A Brief Note on High-Performance Liquid Chromatography (HPLC)

Yury Timchenko^*
*Correspondence: Yury Timchenko, Department of Chemistry, Russia, Email:

Brief Report

High-performance liquid chromatography (HPLC) originally known as high-pressure liquid chromatography, is an analytical chemistry technique for separating, identifying and quantifying each component in a mixture. Pumps are used to convey a pressured liquid solvent containing the sample combination through a solid adsorbent material-filled column. Each component in the sample interacts with the adsorbent material in a slightly different way, resulting in variable flow rates and separation of the components as they flow out of the column.

HPLC differs from conventional (low pressure) liquid chromatography in that the operating pressures are much greater (50–350 bar), whereas regular liquid chromatography depends on gravity to move the mobile phase through the column. Because analytical HPLC only separates a tiny quantity of material, typical column diameters are 2.1– 4.6 mm diameter and 30–250 mm length. Smaller adsorbent particles (2–50 m in average particle size) are also used in HPLC columns. When separating mixtures, this offers HPLC better resolving power (the capacity to discriminate between substances), making it a preferred chromatographic method.
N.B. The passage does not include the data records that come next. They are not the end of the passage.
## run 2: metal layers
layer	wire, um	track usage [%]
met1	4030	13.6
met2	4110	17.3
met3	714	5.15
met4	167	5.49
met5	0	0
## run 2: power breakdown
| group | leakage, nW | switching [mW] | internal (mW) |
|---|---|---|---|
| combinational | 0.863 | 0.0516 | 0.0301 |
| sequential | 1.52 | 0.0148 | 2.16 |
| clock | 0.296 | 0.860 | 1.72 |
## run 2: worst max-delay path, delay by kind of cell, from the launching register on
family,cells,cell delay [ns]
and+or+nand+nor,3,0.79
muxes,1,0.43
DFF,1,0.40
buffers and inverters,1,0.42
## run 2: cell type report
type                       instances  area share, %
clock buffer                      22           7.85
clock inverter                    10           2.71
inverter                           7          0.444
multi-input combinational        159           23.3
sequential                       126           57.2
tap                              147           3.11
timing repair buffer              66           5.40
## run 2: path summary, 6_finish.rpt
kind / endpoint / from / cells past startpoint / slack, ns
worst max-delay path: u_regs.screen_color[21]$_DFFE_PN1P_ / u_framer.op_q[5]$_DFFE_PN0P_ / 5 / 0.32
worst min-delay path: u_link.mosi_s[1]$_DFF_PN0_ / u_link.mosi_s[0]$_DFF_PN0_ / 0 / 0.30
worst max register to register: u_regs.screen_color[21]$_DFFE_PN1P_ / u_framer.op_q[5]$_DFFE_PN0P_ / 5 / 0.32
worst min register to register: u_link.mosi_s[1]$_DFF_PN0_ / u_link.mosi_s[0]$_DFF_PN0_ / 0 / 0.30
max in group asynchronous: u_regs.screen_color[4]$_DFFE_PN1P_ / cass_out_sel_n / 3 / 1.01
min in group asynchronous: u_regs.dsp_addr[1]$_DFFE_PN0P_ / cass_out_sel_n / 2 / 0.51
===== src/logic/spim_tx.sv =====
/*
  SPI master word shifter
  Loads 32 bit words from the FIFO and shifts them out MSB first
  on one or four lanes at each transmit edge. Words are chained
  until the lane cycle target of the command is reached. An empty
  FIFO pauses the transfer with the clock parked
*/
`timescale 1ns/1ns

module spim_tx (
  input  logic                     clk,
  input  logic                     rstn,
  input  logic                     flush_i,        // Abort
  input  logic                     en_i,           // Controller shifting
  input  logic                     tx_edge_i,      // Falling edge strobe
  input  spim_cfg_pkg::lane_mode_e mode_i,
  input  logic [15:0]              bit_count_i,
  input  logic [31:0]              word_i,         // FIFO head
  input  logic                     word_valid_i,
  output logic                     word_accept_o,  // One pulse per loaded word
  output logic                     done_o,         // Last lane cycle on the pads
  output logic [3:0]               sdo_o,
  output logic                     clk_req_o       // Run the clock generator
);

  typedef enum logic [0:0] {
    TX_IDLE = 1'b0,
    TX_SEND = 1'b1
  } tx_state_e;

  localparam logic [3:0] SDO_IDLE = 4'b1100;  // Lanes 2 and 3 high for WP and HOLD

  tx_state_e   tx_cs;
  tx_state_e   tx_ns;        // State after the next transmit edge
  logic [31:0] data_q;       // Word being shifted
  logic [31:0] data_nx;
  logic [15:0] lane_cnt;     // Lane cycle now on the pads
  logic [15:0] lane_cnt_nx;
  logic [15:0] target;       // Lane cycles in the command
  logic        quad;
  logic        last_lane;
  logic        word_end;     // Last lane cycle of the current word
  logic        idle_q;       // Idle for at least one full cycle
  logic        start_ok;
  logic        req;          // Word load request
  logic        load;
  logic        accept_q;

  // Lane values for a word in the given mode
  function automatic logic [3:0] lane_bits(input logic q, input logic [31:0] d);
    return q ? d[31:28] : {2'b11, 1'b0, d[31]};
  endfunction

  ////////////////////
  // Counting
  ////////////////////

  assign quad      = (mode_i == spim_cfg_pkg::LANE_QUAD);
  assign target    = quad ? {2'b00, bit_count_i[15:2]} : bit_count_i;  // Bits or nibbles
  assign last_lane = ((lane_cnt + 16'd1) == target);
  assign word_end  = quad ? (lane_cnt[2:0] == 3'b111) : (lane_cnt[4:0] == 5'b11111);
  assign done_o    = (tx_cs == TX_SEND) & last_lane;

  // Restart only after a full idle cycle so the clock generator sees run drop
  assign start_ok  = en_i & word_valid_i & idle_q;
  assign clk_req_o = ~flush_i & ((tx_cs == TX_SEND) | start_ok);

  assign load          = req & tx_edge_i;
  assign word_accept_o = accept_q;

  ////////////////////
  // Next state
  ////////////////////

  always_comb begin
    tx_ns       = tx_cs;
    data_nx     = data_q;
    lane_cnt_nx = lane_cnt;
    req         = 1'b0;
    case (tx_cs)
      TX_IDLE: begin
        if (start_ok) begin             // Fresh start or resume after a pause
          req     = 1'b1;
          data_nx = word_i;
          tx_ns   = TX_SEND;
        end
      end
      TX_SEND: begin
        if (last_lane) begin            // Command complete
          lane_cnt_nx = '0;
          tx_ns       = TX_IDLE;
        end else if (word_end) begin
          lane_cnt_nx = lane_cnt + 16'd1;
          if (en_i && word_valid_i) begin
            req     = 1'b1;             // Chain next word
            data_nx = word_i;
          end else begin
            tx_ns = TX_IDLE;            // FIFO empty so pause
          end
        end else begin
          lane_cnt_nx = lane_cnt + 16'd1;
          data_nx     = quad ? {data_q[27:0], 4'h0} : {data_q[30:0], 1'b0};
        end
      end
      default: tx_ns = TX_IDLE;
    endcase
  end

  ////////////////////
  // Registers
  ////////////////////

  always_ff @(posedge clk) begin
    if (tx_edge_i) data_q <= data_nx;
  end

  always_ff @(posedge clk or negedge rstn) begin
    if (!rstn) begin
      tx_cs    <= TX_IDLE;
      lane_cnt <= '0;
      idle_q   <= 1'b1;
      accept_q <= 1'b0;
      sdo_o    <= SDO_IDLE;
    end else if (flush_i) begin
      tx_cs    <= TX_IDLE;
      lane_cnt <= '0;
      idle_q   <= 1'b1;
      accept_q <= 1'b0;
      sdo_o    <= SDO_IDLE;
    end else begin
      idle_q   <= (tx_cs == TX_IDLE);
      accept_q <= load;                 // Pop after the load edge
      if (tx_edge_i) begin
        tx_cs    <= tx_ns;
        lane_cnt <= lane_cnt_nx;
        // Lanes change on the falling edge only
        sdo_o    <= (tx_ns == TX_SEND) ? lane_bits(quad, data_nx) : SDO_IDLE;
      end else if (!en_i && tx_cs == TX_IDLE) begin
        lane_cnt <= '0;                 // Ready for the next command
      end
    end
  end

endmodule
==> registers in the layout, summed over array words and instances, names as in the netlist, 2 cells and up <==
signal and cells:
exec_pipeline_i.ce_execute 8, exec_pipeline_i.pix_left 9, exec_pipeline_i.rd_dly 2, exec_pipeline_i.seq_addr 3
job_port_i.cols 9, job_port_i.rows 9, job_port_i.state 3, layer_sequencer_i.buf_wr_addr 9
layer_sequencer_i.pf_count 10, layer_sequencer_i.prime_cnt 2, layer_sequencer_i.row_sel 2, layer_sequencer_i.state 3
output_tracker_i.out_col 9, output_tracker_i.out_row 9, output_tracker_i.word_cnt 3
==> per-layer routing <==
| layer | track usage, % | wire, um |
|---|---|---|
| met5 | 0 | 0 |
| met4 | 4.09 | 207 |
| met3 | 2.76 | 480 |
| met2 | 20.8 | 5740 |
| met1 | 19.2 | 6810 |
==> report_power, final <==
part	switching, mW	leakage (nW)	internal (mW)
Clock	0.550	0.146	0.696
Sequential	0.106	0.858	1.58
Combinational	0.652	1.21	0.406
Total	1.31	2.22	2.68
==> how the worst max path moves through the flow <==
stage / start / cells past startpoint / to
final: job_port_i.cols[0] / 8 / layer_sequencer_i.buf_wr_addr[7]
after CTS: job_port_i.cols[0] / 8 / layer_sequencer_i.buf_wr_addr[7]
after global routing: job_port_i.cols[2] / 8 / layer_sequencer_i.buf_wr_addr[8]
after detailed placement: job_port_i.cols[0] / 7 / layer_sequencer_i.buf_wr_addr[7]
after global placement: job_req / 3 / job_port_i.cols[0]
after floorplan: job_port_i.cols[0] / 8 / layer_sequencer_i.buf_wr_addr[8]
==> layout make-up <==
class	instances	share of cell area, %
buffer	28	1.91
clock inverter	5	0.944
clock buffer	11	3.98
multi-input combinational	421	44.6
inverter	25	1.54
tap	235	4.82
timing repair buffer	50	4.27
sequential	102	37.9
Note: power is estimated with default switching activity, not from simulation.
In column chromatography, a solvent drips through an adsorbentloaded column under gravity. HPLC is a far more advanced type of column chromatography. Under high pressures of up to 400 atmospheres, a pump pushes a solvent through a column. A granular substance composed of solid particles such as silica or polymers is used as the column packing material, adsorbent, or stationary phase. In comparison to column chromatography, the method is significantly quicker because to the pressure. This enables the column packing material to be made up of considerably smaller particles. The surface area of the smaller particles allows for more interactions between the stationary phase and the molecules moving past it. As a result, the components of the mixture are separated considerably better.

Types of HPLC

HPLC are the two most popular types Normal-phase and Reversed-phase

Normal-phase HPLC

A non-polar solvent, such as hexane, is used to fill the column with small silica particles. A typical column has a length of 150 to 250 mm and an interior diameter of 4.6 mm or less. Non-polar chemicals in the combination will move through the column faster than polar compounds, since polar molecules cling to the polar silica for longer than non-polar compounds.

Reversed-phase HPLC

The column sizes are same. The column is packed with non-polar silica particles that have been modified. Attaching lengthy hydrocarbon chains (8–18 C atoms) to its surface accomplishes this. A polar solvent, such as a combination of water and an alcohol such as methanol, is employed. Because of the high attraction between the polar solvent and the polar molecules in the mixture, polar compounds in the mixture will move through the column more quickly.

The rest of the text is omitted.